在这个示例中，我们首先加载鸢尾花数据集，并对数据进行预处理。然后，我们将数据集分成训练集和测试集，并定义一个LogisticRegression类来实现逻辑回归模型。在训练过程中，我们使用二元交叉熵损失函数和随机梯度下降优化器来训练模型。在测试过程中，我们使用训练好的模型对测试集进行预测，并计算模型的准确率。

示例2：使用MNIST数据集实现多分类逻辑回归

以下是一个使用MNIST数据集实现多分类逻辑回归的示例代码：

import torch
import torch.nn as nn
import torch.optim as optim
from torchvision.datasets import MNIST
from torchvision.transforms import ToTensor
from torch.utils.data import DataLoader
from sklearn.preprocessing import StandardScaler

# Load MNIST dataset
train_dataset = MNIST(root='./data', train=True, transform=ToTensor(), download=True)
test_dataset = MNIST(root='./data', train=False, transform=ToTensor(), download=True)

# Preprocess data
scaler = StandardScaler()
X_train = scaler.fit_transform(train_dataset.data.reshape(-1, 784).numpy())
y_train = train_dataset.targets.numpy()
X_test = scaler.transform(test_dataset.data.reshape(-1, 784).numpy())
y_test = test_dataset.targets.numpy()

# Define logistic regression model
class LogisticRegression(nn.Module):
    def __init__(self):
        super(LogisticRegression, self).__init__()
        self.linear = nn.Linear(784, 10)

    def forward(self, x):
        x = self.linear(x)
        x = torch.softmax(x, dim=1)
        return x

# Train logistic regression model
model = LogisticRegression()
criterion = nn.CrossEntropyLoss()
optimizer = optim.SGD(model.parameters(), lr=0.1)

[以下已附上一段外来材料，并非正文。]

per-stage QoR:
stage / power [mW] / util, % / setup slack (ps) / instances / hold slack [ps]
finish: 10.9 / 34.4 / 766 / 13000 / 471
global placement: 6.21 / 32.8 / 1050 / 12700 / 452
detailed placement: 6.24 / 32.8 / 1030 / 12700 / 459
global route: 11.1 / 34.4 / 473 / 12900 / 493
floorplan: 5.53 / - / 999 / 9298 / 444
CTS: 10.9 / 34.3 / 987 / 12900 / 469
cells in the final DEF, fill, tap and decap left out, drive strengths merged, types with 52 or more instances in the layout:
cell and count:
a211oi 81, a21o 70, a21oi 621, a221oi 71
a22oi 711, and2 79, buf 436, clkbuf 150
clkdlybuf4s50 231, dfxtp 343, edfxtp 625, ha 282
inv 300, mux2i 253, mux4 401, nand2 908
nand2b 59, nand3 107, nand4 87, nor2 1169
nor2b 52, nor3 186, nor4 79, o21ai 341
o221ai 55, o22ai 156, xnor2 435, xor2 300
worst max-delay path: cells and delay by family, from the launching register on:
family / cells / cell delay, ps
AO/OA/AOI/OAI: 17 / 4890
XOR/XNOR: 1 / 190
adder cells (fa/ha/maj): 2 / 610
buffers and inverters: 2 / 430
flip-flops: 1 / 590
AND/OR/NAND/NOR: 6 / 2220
Source: an optimization exercise on an open RTL-to-GDS flow (aim: small area). Production flows keep margins and buffers that such runs may drop.
In this exercise RTL edits were held to simulation tests only and were not proved equivalent to the original.
Power is estimated from default activity; no workload was simulated.

Design ps2_serial_core, start of the top module:
module ps2_serial_core (
    input  wire        clk,
    input  wire        rst,           
    input  wire [1:0]  mode,          
    input  wire        two_stop,      
    input  wire        ps2_valid,
    input  wire        ps2_data,
    input  wire        bt_clk_en,
    input  wire        cmd_valid,
    input  wire [4:0]  cmd_op,
    input  wire [26:0] cmd_arg,
    output wire        cmd_ready,
    output reg         rsp_valid,
    output reg  [3:0]  rsp_code,
    output reg  [7:0]  rsp_data,
    output wire        txd,
    output reg  [15:0] rx_ovf,
    output reg  [15:0] tx_ovf
);
    localparam OP_RX_START    = 5'h02;
    localparam OP_RX_STOP     = 5'h03;
    localparam OP_RX_POLL     = 5'h04;
    localparam OP_RX_READ     = 5'h05;
    localparam OP_TX_INIT     = 5'h08;
    localparam OP_TX_TEARDOWN = 5'h09;
    localparam OP_TX_ENQUEUE  = 5'h0A;
    localparam OP_ENC_REPORT  = 5'h10;
    localparam OP_ENC_SEND    = 5'h11;
    localparam OP_ENC_RESET   = 5'h12;
    localparam R_OK         = 4'h0;
    localparam R_BYTE       = 4'h1;
    localparam R_EMPTY      = 4'h2;
    localparam R_TIMEOUT    = 4'h3;
    localparam R_DROPPED    = 4'h4;
    localparam R_NOTDUE     = 4'h6;
    localparam R_SUPPRESSED = 4'h7;
  ...
Size: ~430 flip-flops, about 88 I/O pins.
==> flow/config.mk <==
export PLATFORM = sky130hd
export DESIGN_NAME = ps2_serial_core
export DESIGN_NICKNAME = ps2_serial_core
export VERILOG_FILES = /design/flow/design.v
export SDC_FILE = /design/flow/constraint.sdc
export NUM_CORES = 4
export LEC_CHECK = 0
export CAP_MARGIN = 20
export CORE_MARGIN = 2
export CORE_UTILIZATION = 60
export PLACE_DENSITY = 0.7
export SLEW_MARGIN = 20
==> flow/constraint.sdc <==
create_clock -name core_clock -period 10.0 [get_ports {clk}]
set_input_delay 2.0000 -clock core_clock [delete_from_list [all_inputs] [get_ports {clk}]]
set_output_delay 2.0000 -clock core_clock [all_outputs]
set_load 0.01 [all_outputs]
standard.sh (not shown) runs the stock make flow with config.mk's settings and CLKGATE_MAP_FILE= SYNTH_SCRIPT=/design/flow/synth_recipe.tcl, a recipe that flattens the netlist after the stock synthesis.
==> flow/flow/run.sh <==
#!/bin/bash
# Standard ORFS layout (the standard.sh, unchanged synthesis, floorplan,
# power grid and routing) with two layout choices changed:
#   - CTS: larger sink clusters, no dummy loads
#   - port buffers: the smallest buffer cell
# Each tool's full output stays in the ORFS logs folder (orfs/logs/...);
# make's own output goes to make_finish.log here.
set -uo pipefail
bash standard.sh \
  "CTS_ARGS=-sink_clustering_enable -repair_clock_nets -dont_use_dummy_load -buf_list sky130_fd_sc_hd__clkbuf_16 -sink_clustering_size 30 -sink_clustering_max_diameter 80" \
  "BUFFER_PORTS_ARGS=-buffer_cell sky130_fd_sc_hd__buf_1" \
  finish > make_finish.log 2>&1
The starting point ran to the end with no violations.
Rerun with:
--- a/flow/flow/run.sh
+++ b/flow/flow/run.sh
@@ -10 +10 @@
-  "CTS_ARGS=-sink_clustering_enable -repair_clock_nets -dont_use_dummy_load -buf_list sky130_fd_sc_hd__clkbuf_16 -sink_clustering_size 30 -sink_clustering_max_diameter 80" \
+  "CTS_ARGS=-sink_clustering_enable -repair_clock_nets -dont_use_dummy_load -buf_list sky130_fd_sc_hd__clkbuf_8 -sink_clustering_size 20 -sink_clustering_max_diameter 50" \
Settings changed: CAP_MARGIN 20 to 10, CORE_UTILIZATION 60 to 70, PLACE_DENSITY 0.7 to 0.8, SLEW_MARGIN 20 to 10.
Result:
- final cell count decreases by 2.3%
- worst setup slack degrades by 0.034 ns
- wire length increases by 2.0%
- fmax decreases by 0.35%
- first-iteration DRC count increases by 41%
- design area decreases by 0.49%

========
== run 1 ==
Another version of the RTL of ps2_serial_core (not shown whole).
Size in the first run: about 1400 cells after synthesis, roughly 88 I/O pins, roughly 0.018 mm2 of cells after synthesis.
export LEC_CHECK = 0
export CAP_MARGIN = 20
export CORE_MARGIN = 2
export CORE_UTILIZATION = 70
export PLACE_DENSITY = 0.8
export SLEW_MARGIN = 20
create_clock -name core_clock -period 10.0 [get_ports {clk}]
==> flow/flow/run.sh <==
#!/bin/bash
# Standard ORFS layout (the standard.sh: its synthesis script, floorplan,
# power grid, placement and routing) with these choices changed:
#   - synthesis: synth_recipe.tcl, but abc maps the logic with flow/area.abc,
#     an area-recovery script (registers are mapped before abc, unchanged)
#   - CTS: small clock buffers in sink clusters of up to 10, no dummy loads
#   - port buffers: the smallest buffer cell
# Each step's full tool output is in orfs/logs/sky130hd/ps2_serial_core/base/*.log and
# is copied next to this flow's own make log (make_finish.log) when done.
set -uo pipefail
export FLOW_WORK_DIR="$PWD"
export AREA_ABC_SCRIPT="$PWD/flow/area.abc"
bash standard.sh \
  "SYNTH_SCRIPT=$PWD/flow/area_synth.tcl" \
  "CTS_ARGS=-sink_clustering_enable -repair_clock_nets -dont_use_dummy_load -buf_list sky130_fd_sc_hd__clkbuf_4 -sink_clustering_size 10 -sink_clustering_max_diameter 40" \
  "BUFFER_PORTS_ARGS=-buffer_cell sky130_fd_sc_hd__buf_1" \
  finish > make_finish.log 2>&1
status=$?
for f in orfs/logs/sky130hd/ps2_serial_core/base/*.log; do
  [[ -f "$f" ]] && cp "$f" "log_$(basename "$f")"
done
exit $status
==> flow/flow/area.abc <==
&get -n
&st
&dch -f
&nf -R 1000 -p -F 8 -C 32
&put
mfs2
strash
&get -n
&st
&dch -f
&nf -R 1000 -p -F 8 -C 32
&put
mfs2
strash
&get -n
&st
&dch -f
&nf -R 1000 -p -F 8 -C 32
&put
mfs2
strash
&get -n
&st
&dch -f
&nf -R 1000 -p -F 8 -C 32
&put
mfs2
strash
&get -n
&st
&dch -f
&nf -R 1000 -p -F 8 -C 32
&put
==> flow/flow/area_synth.tcl <==
# The standard synthesis script (synth_recipe.tcl, sourced unchanged),
# with one difference: the combinational mapping call to abc uses the
# area-recovery script flow/area.abc instead of ORFS's abc_speed.script.
# Flip-flop mapping (dfflibmap) happens before abc and is not affected, so
# the registers, their names and cell types are those of the standard run.
proc abc {args} {
  set i [lsearch -exact $args -script]
  if {$i >= 0} {
    lset args [expr {$i + 1}] $::env(AREA_ABC_SCRIPT)
    puts "area_synth.tcl: abc with script $::env(AREA_ABC_SCRIPT)"
  }
  yosys abc {*}$args
}
source $::env(FLOW_WORK_DIR)/synth_recipe.tcl
Modified inputs, run 5 compared to run 1
==> flow/flow/area.abc <==
&get -n
&st
&dch -f
&nf -R 1000
&put
mfs2
strash
&get -n
&dch -f
&nf -R 1000
&put
mfs2
strash
&get -n
&dch -f
&nf -R 1000
&put
### Flow results
- Run 5: flow completed, timing, DRC and antenna clean
- Going from run 1 to run 5, combinational power grows by about 10%.
- Summary of the comparison: area after synthesis is higher in run 5, relative to run 1.
- Mean area per synthesized cell: run 5 vs run 1 down about 2%
- Looking at sequential fraction of the synthesis area, run 5 sits 0.31 points below run 1.
- Run 5 vs run 1 — final setup slack of the worst path dropped 130 ps.
- Run 5 reports its destination of the critical timing path as acc_ndy[7] while run 1 reports acc_ndy[11].
- Detailed route wirelength on metal3 was lower in the run labelled run 1.
- Utilization in run 5 is 0.28 points above run 1.

-- static timing again, ports no longer ideal --
Ports are ideal in the flow. The routed layouts listed here were re-timed in OpenROAD.
Step 1: set_driving_cell puts a clkbuf_16 on clk and a buf_2 on each other input, an assumption about the parent block.
Step 2 times the ports against the registers' clock, not the clock port: input delays grow and output delays shrink by t, the midpoint of the rising clock arrivals with the driver on.
Slacks: ideal / step 1 / step 2; pairs: ideal / step 1.
run | t (ns) | slack for setup (ns) | pins driven straight from the clock port
the first run of note 1 | 0.556 | 0.551 / 0.545 / -0.011 | 1
the second run of note 1 | 0.594 | 0.517 / 0.503 / -0.091 | 1
run 1 | 0.714 | 0.564 / 0.588 / -0.126 | 1
run 5 | 0.724 | 0.431 / 0.455 / -0.269 | 1
Met with ideal ports but missed after step 2: setup timing in every run listed. The setup slack of run 5, which loses most, moves by +0.024 ns with the drivers and by -0.700 ns with both steps.
What follows belongs to an exercise in optimizing a design on an open flow for small area, a short achievable clock period and few clock cycles per item; a production flow would make more cautious choices. For this run, only the layout was checked, not whether the RTL still works.

===== design/flow/design.v =====
module beep_env_div (
  input             clk,
  input             first,    
  input             step,     
  input             cbit,     
  input      [7:0]  d,
  input      [23:0] g,
  input             gbig,
  output reg [7:0]  rem,
  output reg [23:0] qg
);
  wire [7:0]  rem_in = first ? 8'd0  : rem;
  wire [23:0] qg_in  = first ? 24'd0 : qg;
  wire [8:0]  rem_sh = {rem_in, cbit};
  wire [9:0]  diff   = {1'b0, rem_sh} - {2'b0, d};
  wire        qbit   = ~diff[9];
  wire [24:0] sum    = {qg_in[22:0], 1'b0} + (qbit ? {1'b0, g} : 25'd0);
  wire        sat    = qg_in[23] | sum[24] | (qbit & gbig);
  always @(posedge clk) begin
    if (step) begin
      rem <= qbit ? diff[7:0] : rem_sh[7:0];
      qg  <= sat ? 24'hFFFFFF : sum[23:0];
    end
  end
endmodule
Background: an optimization exercise with open tools, aiming at small area. Do not read the settings as production practice.
In this exercise RTL edits were held to simulation tests only and were not proved equivalent to the original.
The clock port is modelled as an ideal driver, which makes a skipped or thinned clock tree look cheaper than it is; a real chip needs a root buffer or a tree.
Power is estimated from default activity; no workload was simulated.

[flow/config.mk]
export PLATFORM = sky130hd
export DESIGN_NAME = ir_capture
export DESIGN_NICKNAME = ir_capture
export VERILOG_FILES = /design/flow/design.v
export SDC_FILE = /design/flow/constraint.sdc
export NUM_CORES = 4
export LEC_CHECK = 0
export ABC_AREA = 1
export CAP_MARGIN = 20
export CORE_MARGIN = 2
export CORE_UTILIZATION = 40
export GPL_TIMING_DRIVEN = 0
export SLEW_MARGIN = 20
[flow/constraint.sdc]
create_clock -name core_clock -period 10.0 [get_ports {clk}]
set_input_delay 2.0000 -clock core_clock [delete_from_list [all_inputs] [get_ports {clk}]]
set_output_delay 2.0000 -clock core_clock [all_outputs]
set_load 0.01 [all_outputs]
[flow/design.v]
module ir_capture (
    input  wire          clk,
    input  wire          rst,         
    input  wire          tick,        
    input  wire [15:0]   pin,         
    input  wire          bus_valid,
    input  wire          bus_we,
    input  wire [2:0]    bus_idx,
    input  wire [31:0]   bus_wdata,
    output wire [31:0]   bus_rdata,
    output wire          evt_valid,
    output wire          evt_kind,
    output wire          evt_level,
    output wire [3:0]    evt_sink,
    output wire [15:0]   evt_dur
);
    localparam [8:0] ICNT = 9'h1ff;
    localparam [8:0] ICAP = 9'h1bf;
    localparam [9:0] ISET = 10'h3c9;
    localparam [3:0] ICTL = 4'h7;
    reg [8:0] cnt_r;
    reg [8:0] cap_r;
    reg [9:0] set_r;      
    reg [3:0] ctl_r;      
    wire [8:0] cnt     = cnt_r ^ ICNT;
    wire [8:0] capture = cap_r ^ ICAP;
    wire [9:0] setup_v = set_r ^ ISET;
    wire [3:0] ctl_v   = ctl_r ^ ICTL;
    wire [1:0] pol     = setup_v[1:0];
    wire [3:0] pin_sel = setup_v[5:2];
    wire [3:0] dec_id  = setup_v[9:6];
    wire       ecie     = ctl_v[0];
    wire       toie     = ctl_v[1];
    wire       edge_sel = ctl_v[2];
    wire       pin_q    = ctl_v[3];
    wire [31:0] wd = bus_wdata;
    wire wr = bus_valid & bus_we;
    wire rd = bus_valid & ~bus_we & ~rst;
    wire ws = wr & (bus_idx == 3'd0) & ~(wd[1] & wd[0]);
    wire w_set = wr & bus_idx[0] & ~bus_idx[1];
    wire w_ctl = wr & (bus_idx == 3'd1);
    wire w_clr = wr & (bus_idx == 3'd6);
    wire [2:0] c_q   = {edge_sel, toie, ecie};
    wire [2:0] c_set = {3{w_set}} & wd[2:0];
    wire [2:0] c_clr = ({3{w_ctl}} & ~wd[2:0]) | ({3{w_clr}} & wd[2:0]);
    wire [2:0] c_w   = c_set | (c_q & ~c_clr);    
    wire [3:0] sel = ws ? wd[7:4] : pin_sel;
    wire       p   = ~sel[3] & pin[sel[2:0]];
    wire hit  = ~ws & c_w[0] & (p ^ pin_q) & ~(p ^ c_w[2]);
    wire wrap = cnt[8] & cnt[5] & cnt[3] & cnt[1] & cnt[0];
    wire tw   = tick & wrap;
    wire timeout = ~hit & tw & c_w[1] & ~ws;
    wire has_sink = |dec_id;    
    wire ev_edge  = ~rst & has_sink & hit;
    wire ev_eof   = ~rst & has_sink & timeout;
    assign evt_valid = ev_edge | ev_eof;
    assign evt_kind  = ev_eof;
    assign evt_level = ev_edge & p;
    assign evt_sink  = {4{evt_valid}} & dec_id;
    assign evt_dur   = {7'd0, {9{ev_edge}} & cnt};
    wire r0 = rd & (bus_idx == 3'd0);
    wire r1 = rd & (bus_idx == 3'd1);
    wire r2 = rd & (bus_idx == 3'd2);
    wire r3 = rd & (bus_idx == 3'd3);
    wire r4 = rd & (bus_idx == 3'd4);
    wire [11:0] rv = ({12{r0}} & {dec_id, pin_sel, 2'b00, pol})
                   | ({12{r1}} & {9'd0, c_q})
                   | ({12{r2}} & {11'd0, p})
                   | ({12{r3}} & {3'd0, capture})
                   | ({12{r4}} & {3'd0, cnt});
    assign bus_rdata = {20'd0, rv};
    wire auto_es = wd[1] ? ~p : wd[0];    
    wire cap_ld = ~rst & hit;
    wire cap_hd = ~rst & ~hit;
    wire set_ld = ~rst & ws;
    wire set_hd = ~rst & ~ws;
    wire cnt_run = ~rst & ~hit & ~tw;
    wire [8:0] cnt_inc = cnt + {8'd0, tick};
    wire [8:0] n_cnt = {9{cnt_run}} & cnt_inc;
    wire [8:0] n_cap = ({9{cap_ld}} & cnt) | ({9{cap_hd}} & capture);
    wire [9:0] n_set = ({10{set_ld}} & {wd[11:8], wd[7:4], wd[1:0]}) | ({10{set_hd}} & setup_v);
    wire [3:0] n_ctl;
    assign n_ctl[0] = ~rst & (ws | c_w[0]);
    assign n_ctl[1] = ~rst & (hit | (~ws & c_w[1] & ~tw));
    assign n_ctl[2] = ~rst & (ws ? auto_es : (c_w[2] ^ hit));
    assign n_ctl[3] = ~rst & p;
    always @(posedge clk) begin
        cnt_r <= n_cnt ^ ICNT;
        cap_r <= n_cap ^ ICAP;
        set_r <= n_set ^ ISET;
        ctl_r <= n_ctl ^ ICTL;
    end
endmodule
[flow/flow/run.sh]
#!/bin/bash
# Standard ORFS layout (the standard.sh) with:
#  - the standard synthesis with its final ABC mapping run on an area-oriented
#    script (flow/synth.tcl, flow/area.abc); registers are unchanged;
#  - buf_1 port buffers and one shared tie-low cell for the constant outputs;
#  - a clock tree of one clkbuf_16 (flow/one_clkbuf.tcl collapses the tree
#    CTS builds), with no non-default routing rule on the clock net.
# make's full output goes to flow_make.log; each tool's own log is under
# orfs/logs/.
set -euo pipefail
here=$(pwd)
export MY_ABC=$here/flow/area.abc
export CLKBUF_CELL=sky130_fd_sc_hd__clkbuf_16
bash standard.sh \
  SYNTH_SCRIPT=$here/flow/synth.tcl \
  "BUFFER_PORTS_ARGS=-buffer_cell sky130_fd_sc_hd__buf_1" \
  SKIP_REPAIR_TIE_FANOUT=1 SYNTH_INSBUF=0 \
  "CTS_ARGS=-sink_clustering_enable -sink_clustering_size 32 -sink_clustering_max_diameter 200 -buf_list sky130_fd_sc_hd__clkbuf_4 -root_buf sky130_fd_sc_hd__clkbuf_4 -dont_use_dummy_load -apply_ndr none -repair_clock_nets" \
  POST_CTS_TCL=$here/flow/one_clkbuf.tcl \
  finish > flow_make.log 2>&1
[flow/flow/area.abc]
strash
dc2
dch -f
amap
topo
[flow/flow/one_clkbuf.tcl]
# POST_CTS hook: collapse the clock tree CTS built into a single buffer.
# Every flip-flop clock pin is moved from the leaf buffers onto the root
# buffer's net, the leaf buffers are deleted and the root is sized to
# CLKBUF_CELL; then the placement is legalised again.
set root_inst [get_cells clkbuf_0_clk]
set root_net [get_nets -of_objects [get_pins clkbuf_0_clk/X]]
set leaves {}
foreach inst [get_cells clkbuf_*_clk] {
  if { [get_full_name $inst] ne "clkbuf_0_clk" } { lappend leaves $inst }
}
foreach inst [get_cells clkload*] { lappend leaves $inst }
foreach leaf $leaves {
  set lname [get_full_name $leaf]
  set opin [get_pins -quiet $lname/X]
  if { $opin ne "" } {
    set onet [get_nets -of_objects $opin]
    foreach p [get_pins -of_objects $onet] {
      if { [get_property $p direction] eq "input" } {
        disconnect_pin $onet $p
        connect_pin $root_net $p
      }
    }
    disconnect_pin $onet $opin
    set ipin [get_pins $lname/A]
    disconnect_pin $root_net $ipin
    delete_instance $leaf
    delete_net $onet
  } else {
    foreach p [get_pins -of_objects $leaf] {
      set n [get_nets -quiet -of_objects $p]
      if { $n ne "" } { disconnect_pin $n $p }
    }
    delete_instance $leaf
  }
}
replace_cell $root_inst $::env(CLKBUF_CELL)
detailed_placement
estimate_parasitics -placement
report_clock_skew
report_checks -path_delay min_max -format end
[flow/flow/synth.tcl]
# The standard synthesis (synth_recipe.tcl), with the final ABC mapping
# run on an area-oriented script (flow/area.abc) instead of ORFS's.
proc synth {args} { yosys synth -nofsm -noshare {*}$args }
proc abc {args} {
  set keep {}
  for {set i 0} {$i < [llength $args]} {incr i} {
    set a [lindex $args $i]
    if {$a eq "-script"} { incr i; continue }
    lappend keep $a
  }
  yosys abc -script $::env(MY_ABC) {*}$keep
}
source $::env(SCRIPTS_DIR)/synth.tcl
# left out here: clear keep_hierarchy, flatten, clean up, hide names made inside functions, write 1_2_yosys.v
[flow/standard.sh]
#!/bin/bash
# synth_recipe.tcl (not shown) runs the flow's synth.tcl, then flattens the netlist and writes it again
# the make line also repeats each setting of config.mk as NAME=value (left out here)
make -C /OpenROAD-flow-scripts/flow DESIGN_CONFIG=/design/flow/config.mk WORK_HOME=/design/flow/orfs CLKGATE_MAP_FILE= SYNTH_SCRIPT=/design/flow/synth_recipe.tcl "${@:-finish}"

train_loader = DataLoader(train_dataset, batch_size=64, shuffle=True)
test_loader = DataLoader(test_dataset, batch_size=64, shuffle=False)

for epoch in range(10):
    for i, (images, labels) in enumerate(train_loader):
        optimizer.zero_grad()
        images = images.view(-1, 784)
        labels = labels
        y_pred = model(images)
        loss = criterion(y_pred, labels)
        loss.backward()
        optimizer.step()

# Test logistic regression model
correct = 0
total = 0
with torch.no_grad():
    for images, labels in test_loader:
        images = images.view(-1, 784)
        labels = labels
        y_pred = model(images)
        _, predicted = torch.max(y_pred.data, 1)
        total += labels.size(0)
        correct += (predicted == labels).sum().item()

print('Accuracy:', correct / total)

在这个示例中，我们首先加载MNIST数据集，并对数据进行预处理。然后，我们定义一个LogisticRegression类来实现多分类逻辑回归模型。在训练过程中，我们使用交叉熵损失函数和随机梯度下降优化器来训练模型。在测试过程中，我们使用训练好的模型对测试集进行预测，并计算模型的准确率。

总结

在本文中，我们介绍了如何使用PyTorch实现逻辑回归，并提供了两个示例说明。这些技术对于在深度学习中进行分类任务非常有用。